13 Jahre Initiative gegen das Chipkartensystem, Wut, Protest und Widerstand gegen den alltäglichen und institutionellen Rassismus, in Köpfen, Amtsstuben, auf der Straße, an Ladenkassen und vor allem in den Gesetzen.

13 Jahre wildes Debattieren, Ränke und Pläne schmieden. Vorbereiten, durchführen, Nachbereiten. Zu Bündnissen gehen, über Bündnisse schimpfen, mit Bündnissen tolle Erfolge haben. GenossInnen verlieren, FreundInnen finden, älter werden, anders werden, dabei bleiben und neue Wege gehen.

13 Jahre Unterstützung durch die Szene, beim Einkaufen, beim Solidarisieren, beim Mitmachen, beim Themenaufgreifen, beim kreativer sein, beim Dabeisein.

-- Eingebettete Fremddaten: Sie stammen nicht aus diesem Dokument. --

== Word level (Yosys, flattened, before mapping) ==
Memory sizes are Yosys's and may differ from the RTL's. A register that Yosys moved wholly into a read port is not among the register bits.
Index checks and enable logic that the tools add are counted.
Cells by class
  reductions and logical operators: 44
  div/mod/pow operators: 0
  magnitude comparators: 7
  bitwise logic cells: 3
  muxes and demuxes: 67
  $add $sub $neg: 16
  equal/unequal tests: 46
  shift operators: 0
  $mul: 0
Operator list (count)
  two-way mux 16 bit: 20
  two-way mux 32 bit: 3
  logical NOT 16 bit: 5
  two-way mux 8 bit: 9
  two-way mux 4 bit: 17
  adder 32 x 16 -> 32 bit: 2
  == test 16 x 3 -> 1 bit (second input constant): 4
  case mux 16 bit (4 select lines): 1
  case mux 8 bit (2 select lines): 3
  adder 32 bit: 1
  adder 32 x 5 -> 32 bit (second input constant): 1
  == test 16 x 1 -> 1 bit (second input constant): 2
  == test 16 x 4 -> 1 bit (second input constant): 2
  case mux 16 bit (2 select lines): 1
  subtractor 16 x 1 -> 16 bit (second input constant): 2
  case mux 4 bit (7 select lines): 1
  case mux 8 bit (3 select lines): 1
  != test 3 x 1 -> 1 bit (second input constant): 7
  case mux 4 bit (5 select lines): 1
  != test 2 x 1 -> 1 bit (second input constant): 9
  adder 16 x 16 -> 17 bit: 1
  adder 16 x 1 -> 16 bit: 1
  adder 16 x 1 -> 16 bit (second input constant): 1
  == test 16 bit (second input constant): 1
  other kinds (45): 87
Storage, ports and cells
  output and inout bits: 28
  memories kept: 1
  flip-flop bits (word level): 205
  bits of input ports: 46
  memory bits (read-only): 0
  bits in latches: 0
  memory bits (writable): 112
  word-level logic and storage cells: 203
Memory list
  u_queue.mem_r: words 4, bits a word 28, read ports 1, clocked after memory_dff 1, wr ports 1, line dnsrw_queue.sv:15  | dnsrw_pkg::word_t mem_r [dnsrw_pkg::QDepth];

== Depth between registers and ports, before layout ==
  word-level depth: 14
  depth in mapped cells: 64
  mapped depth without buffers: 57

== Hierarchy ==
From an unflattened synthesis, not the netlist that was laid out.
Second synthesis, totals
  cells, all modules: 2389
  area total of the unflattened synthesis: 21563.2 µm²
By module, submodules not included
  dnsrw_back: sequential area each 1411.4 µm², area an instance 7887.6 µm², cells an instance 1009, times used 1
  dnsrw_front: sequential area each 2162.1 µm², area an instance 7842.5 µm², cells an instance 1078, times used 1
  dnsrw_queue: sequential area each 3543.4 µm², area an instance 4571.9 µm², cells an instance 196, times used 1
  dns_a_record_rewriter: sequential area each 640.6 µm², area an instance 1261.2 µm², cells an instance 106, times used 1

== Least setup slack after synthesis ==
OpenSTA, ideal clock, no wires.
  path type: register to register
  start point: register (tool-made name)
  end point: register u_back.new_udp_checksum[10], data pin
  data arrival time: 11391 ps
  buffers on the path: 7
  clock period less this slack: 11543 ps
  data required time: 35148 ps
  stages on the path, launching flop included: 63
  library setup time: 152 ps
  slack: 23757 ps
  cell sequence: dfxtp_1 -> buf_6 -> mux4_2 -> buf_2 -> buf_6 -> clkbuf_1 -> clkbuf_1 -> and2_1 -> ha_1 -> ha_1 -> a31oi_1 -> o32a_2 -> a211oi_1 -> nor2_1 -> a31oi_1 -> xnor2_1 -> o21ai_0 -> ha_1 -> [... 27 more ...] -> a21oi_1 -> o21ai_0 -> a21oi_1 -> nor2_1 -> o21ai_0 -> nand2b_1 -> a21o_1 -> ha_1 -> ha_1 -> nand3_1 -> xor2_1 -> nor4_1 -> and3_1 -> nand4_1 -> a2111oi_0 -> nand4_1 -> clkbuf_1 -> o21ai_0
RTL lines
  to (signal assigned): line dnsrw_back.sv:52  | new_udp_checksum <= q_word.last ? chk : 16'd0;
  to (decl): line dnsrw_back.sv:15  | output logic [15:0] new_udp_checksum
===== config.mk =====
export PLATFORM = sky130hd
export DESIGN_NAME = qvr_sat
export DESIGN_NICKNAME = d
export VERILOG_FILES = /design/src/rtl/quaternion_vector_rotate_top_assert.svh /design/src/rtl/qvr_pkg.sv /design/src/rtl/qvr_sat.sv
export SDC_FILE = /design/constraint.sdc
export NUM_CORES = 1
export LEC_CHECK = 0
export ABC_AREA = 1
export BUFFER_PORTS_ARGS = -buffer_cell sky130_fd_sc_hd__clkbuf_2
export CAP_MARGIN = 30
export CORE_MARGIN = 4
export CORE_UTILIZATION = 40
export DETAILED_ROUTE_END_ITERATION = 6
export GPL_TIMING_DRIVEN = 0
export PLACE_DENSITY_LB_ADDON = 0.12
export SYNTH_ARGS = -nofsm -noshare
export SYNTH_HDL_FRONTEND = slang
export SYNTH_SLANG_ARGS = --single-unit

===== constraint.sdc =====
create_clock -name clk -period 3.8 [get_ports clk]
set_input_delay 0.38 -clock clk [delete_from_list [all_inputs] [get_ports clk]]
set_output_delay 0.38 -clock clk [all_outputs]
set_load 0.1 [all_outputs]
### src/rtl/core/iils_front.sv
`timescale 1ns / 1ps
// ----------------------------------------------------------------------------
// iils_front
// Accepts items, holds the configuration and classifies each item into a
// queue entry: size hint check, layer split, selection and count checks.
// ----------------------------------------------------------------------------
module iils_front import iils_pkg::*; (
    input  logic                   i_clk,
    input  logic                   i_rst_n,
    input  logic                   i_start,
    output logic                   o_busy,
    input  t_item                  i_item,
    input  logic                   i_cfg_valid,
    input  logic [C_CFG_IDX_W-1:0] i_cfg_index,
    input  logic [63:0]            i_cfg_data,
    input  logic                   i_q_full,
    output logic                   o_push,
    output t_entry                 o_entry
);

    logic        w_accept;
    logic        r_allow_prog;
    logic [31:0] r_count_limit;
    logic [63:0] r_size_hint;

    logic                                 r_a_vld;
    t_item                                r_a_item;
    logic [C_NUM_LAYERS-1:0][C_PFX_W-1:0] r_a_pfx;
    logic                                 r_a_hint_err;

    logic [2:0][31:0] w_given;
    logic [2:0]       w_nz;
    logic [2:0]       w_ge;
    logic             w_lay_err;
    logic [2:0]       w_cnt;
    logic [C_PFX_W-1:0] w_pend;
    logic [63:0]      w_rem;
    logic [C_NUM_LAYERS-1:0][63:0] w_lay;
    logic             w_sel_err;
    logic             w_count_err;
    logic             w_prog_flag;
    logic             w_prog_mode;
    logic [63:0]      w_sel_len;
    t_entry           n_entry;

    assign o_busy   = i_q_full;
    assign w_accept = i_start && !i_q_full;

    // configuration registers and input stage valid
    always_ff @(posedge i_clk) begin
        if (!i_rst_n) begin
            r_a_vld       <= 1'b0;
            r_allow_prog  <= 1'b0;
            r_count_limit <= '0;
            r_size_hint   <= '0;
        end else begin
            r_a_vld <= w_accept;
            if (i_cfg_valid) begin
                case (i_cfg_index)
                    C_CFG_ALLOW_PROG:  r_allow_prog  <= i_cfg_data[0];
                    C_CFG_COUNT_LIMIT: r_count_limit <= i_cfg_data[31:0];
                    C_CFG_SIZE_HINT:   r_size_hint   <= i_cfg_data;
                    default: ;
                endcase
            end
        end
    end

    // input stage: capture word, prefix sums of the given sizes, hint check
    always_ff @(posedge i_clk) begin
        if (w_accept) begin
            r_a_item     <= i_item;
            r_a_pfx[0]   <= '0;
            r_a_pfx[1]   <= C_PFX_W'(i_item.layer_size_first);
            r_a_pfx[2]   <= C_PFX_W'(i_item.layer_size_first)
                          + C_PFX_W'(i_item.layer_size_second);
            r_a_pfx[3]   <= C_PFX_W'(i_item.layer_size_first)
                          + C_PFX_W'(i_item.layer_size_second)
                          + C_PFX_W'(i_item.layer_size_third);
            r_a_hint_err <= (r_size_hint != '0) && (i_item.item_size > r_size_hint);
        end
    end

    assign w_given = {r_a_item.layer_size_third, r_a_item.layer_size_second,
                      r_a_item.layer_size_first};

    // a nonzero size must stay below what remains: prefix through it < size
    always_comb begin
        for (int i = 0; i < 3; i++) begin
            w_nz[i] = (w_given[i] != '0);
            w_ge[i] = (64'(r_a_pfx[i+1]) >= r_a_item.item_size);
        end
    end

    // layer split: count of layers and where the remainder starts
    always_comb begin
        w_lay_err = 1'b0;
        w_cnt     = 3'd0;
        w_pend    = '0;
        if (r_a_item.has_layer_sizes) begin
            if (!w_nz[0]) begin
                w_cnt = 3'd1;
            end else if (w_ge[0]) begin
                w_lay_err = 1'b1;
            end else if (!w_nz[1]) begin
                w_cnt  = 3'd2;
                w_pend = r_a_pfx[1];
            end else if (w_ge[1]) begin
                w_lay_err = 1'b1;
            end else if (!w_nz[2]) begin
                w_cnt  = 3'd3;
                w_pend = r_a_pfx[2];
            end else if (w_ge[2]) begin
                w_lay_err = 1'b1;
            end else begin
                w_cnt  = 3'd4;
                w_pend = r_a_pfx[3];
            end
        end
    end

    assign w_rem = r_a_item.item_size - 64'(w_pend);

    // the last layer takes the remainder, earlier ones their given size
    always_comb begin
        for (int i = 0; i < 3; i++) begin
            w_lay[i] = (w_cnt == 3'(i + 1)) ? w_rem : 64'(w_given[i]);
        end
        w_lay[3] = w_rem;
    end

    assign w_sel_err = r_a_item.has_layer_sizes
                     ? (r_a_item.selected_layer >= 16'(w_cnt))
                     : (r_a_item.selected_layer >= 16'(C_MAX_LAYERS));
    assign w_count_err = (r_count_limit != '0) && (32'(w_cnt) > r_count_limit);
    assign w_prog_flag = r_a_item.has_layer_sizes && !r_a_item.has_layer_select;
    assign w_prog_mode = r_allow_prog && w_prog_flag;

    // prefix length up to and including the selected layer
    always_comb begin
        if (!r_a_item.has_layer_sizes
            || (r_a_item.selected_layer == 16'(w_cnt - 3'd1))) begin
            w_sel_len = r_a_item.item_size;
        end else begin
            case (r_a_item.selected_layer[1:0])
                2'd0:    w_sel_len = 64'(r_a_pfx[1]);
                2'd1:    w_sel_len = 64'(r_a_pfx[2]);
                default: w_sel_len = 64'(r_a_pfx[3]);
            endcase
        end
    end

    // build the queue entry
    always_comb begin
        n_entry = '0;
        if (r_a_hint_err) begin
            n_entry.status = C_ST_HINT;
        end else if (w_lay_err) begin
            n_entry.status = C_ST_LAYER;
        end else if (r_a_item.has_layer_select) begin
            if (w_sel_err) begin
                n_entry.status = C_ST_SELECT;
            end else begin
                n_entry.status  = C_ST_OK;
                n_entry.item_id = r_a_item.item_id;
                n_entry.len[0]  = w_sel_len;
                n_entry.spl     = r_a_item.selected_layer[1:0];
                n_entry.sps     = 1'b1;
                n_entry.all     = 1'b1;
            end
        end else if (w_prog_mode) begin
            if (w_count_err) begin
                n_entry.status = C_ST_COUNT;
            end else begin
                n_entry.status   = C_ST_OK;
                n_entry.item_id  = r_a_item.item_id;
                n_entry.len      = w_lay;
                n_entry.off      = r_a_pfx;
                n_entry.all      = 1'b1;
                n_entry.prog     = 1'b1;
                n_entry.last_idx = 2'(w_cnt - 3'd1);
            end
        end else begin
            n_entry.status  = C_ST_OK;
            n_entry.item_id = r_a_item.item_id;
            n_entry.len[0]  = r_a_item.item_size;
            n_entry.prog    = w_prog_flag;
        end
    end

    assign o_push  = r_a_vld;
    assign o_entry = n_entry;

endmodule
[src/hw/rtl/wscd_pkg.sv]
// ----------------------------------------------------------------------------
// wscd_pkg: shared types and constants of the state cycle detector
// Control state encodings, result status codes, config register indexes
// and the small helpers used across the detector.
// ----------------------------------------------------------------------------
package wscd_pkg;

	// config register indexes
	localparam logic CFG_WINDOW_SIZE = 1'b0;
	localparam logic CFG_STEP_LIMIT  = 1'b1;

	// reset values of the config registers
	localparam logic [5:0]  WINDOW_SIZE_RST = 6'd32;
	localparam logic [23:0] STEP_LIMIT_RST  = 24'hFFFFFF;

	// step counter saturation value
	localparam logic [23:0] STEP_MAX = 24'hFFFFFF;

	// result status codes
	typedef enum logic [1:0] {
		STAT_SEARCH = 2'd0,
		STAT_FOUND  = 2'd1,
		STAT_LIMIT  = 2'd2
	} status_t;

	// control sequencer states
	typedef enum logic [2:0] {
		ST_IDLE,
		ST_EVAL,
		ST_SCAN,
		ST_COUNT,
		ST_DONE
	} fsm_t;

	// operation applied to every cell of the window chain
	typedef enum logic [1:0] {
		CELL_HOLD,
		CELL_PUSH,
		CELL_DRAIN
	} cell_op_t;

	// ones in one byte
	function automatic logic [3:0] pop8(input logic [7:0] v);
		logic [3:0] n;
		n = '0;
		for (int k = 0; k < 8; k++) begin
			n = n + {3'b000, v[k]};
		end
		return n;
	endfunction

endpackage

[src/hw/rtl/wscd_cell.sv]
// ----------------------------------------------------------------------------
// wscd_cell: one entry of the state window chain
// Holds one stored state, shifts it to the older neighbor on a push or
// to the newer neighbor on a drain, and flags equality with the probe.
// ----------------------------------------------------------------------------
module wscd_cell #(
	parameter int W = 64
) (
	input  logic               clk,
	input  wscd_pkg::cell_op_t op,
	input  logic [W-1:0]       newer_data,
	input  logic [W-1:0]       older_data,
	input  logic [W-1:0]       probe,
	output logic [W-1:0]       entry,
	output logic               hit
);

	logic [W-1:0] entry_q;

	// entry register, shifted by the chain operation
	always_ff @(posedge clk) begin
		case (op)
			wscd_pkg::CELL_PUSH:  entry_q <= newer_data;
			wscd_pkg::CELL_DRAIN: entry_q <= older_data;
			default:              entry_q <= entry_q;
		endcase
	end

	// equality with the incoming state
	assign hit   = (entry_q == probe);
	assign entry = entry_q;

endmodule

13 Jahre Menschen und Gruppen kennenlernen, die von ganz woanders kamen. Die was zu sagen hatten und sich eingebracht haben, die andere Weg kannten und mitgekommen sind.

13 Jahre unzählige Veranstaltungen, Demonstrationen, Spaß- und Protestaktionen, große Erfolge wie die Abschaffung des Chipkartensystems und kleine wie die Aufweichung der Residenzpflicht in Berlin/Brandenburg.

13 Jahre und es gibt noch so viel zu tun: Residenzpflicht, Sachleistungen, Heimunterbringung, gekürzte Sozialleistungen, faktisches Arbeitsverbot, frauenspezifische Fluchtgründe, ungesicherter Aufenthalt und Abschiebungen und immer noch kein Bleiberecht für alle.

Und dennoch – die Chipini gibt’s nicht mehr. Wir danken allen Einzelpersonen und Gruppen, mit denen wir in dieser Zeit zusammengearbeitet haben; allen, die uns irgendwie irgendwo irgendwann mal unterstützt haben und hoffen, dass es euch genauso viel Spaß gemacht hat wie uns!

Natürlich werden wir nicht ganz von der Bildfläche verschwinden. Es gibt noch viel zu tun und auch ohne die Chipini werden wir weiter im politischen Geschehen mitmischen.

Es bleibt dabei: Für freies Fluten und das beste Leben für alle!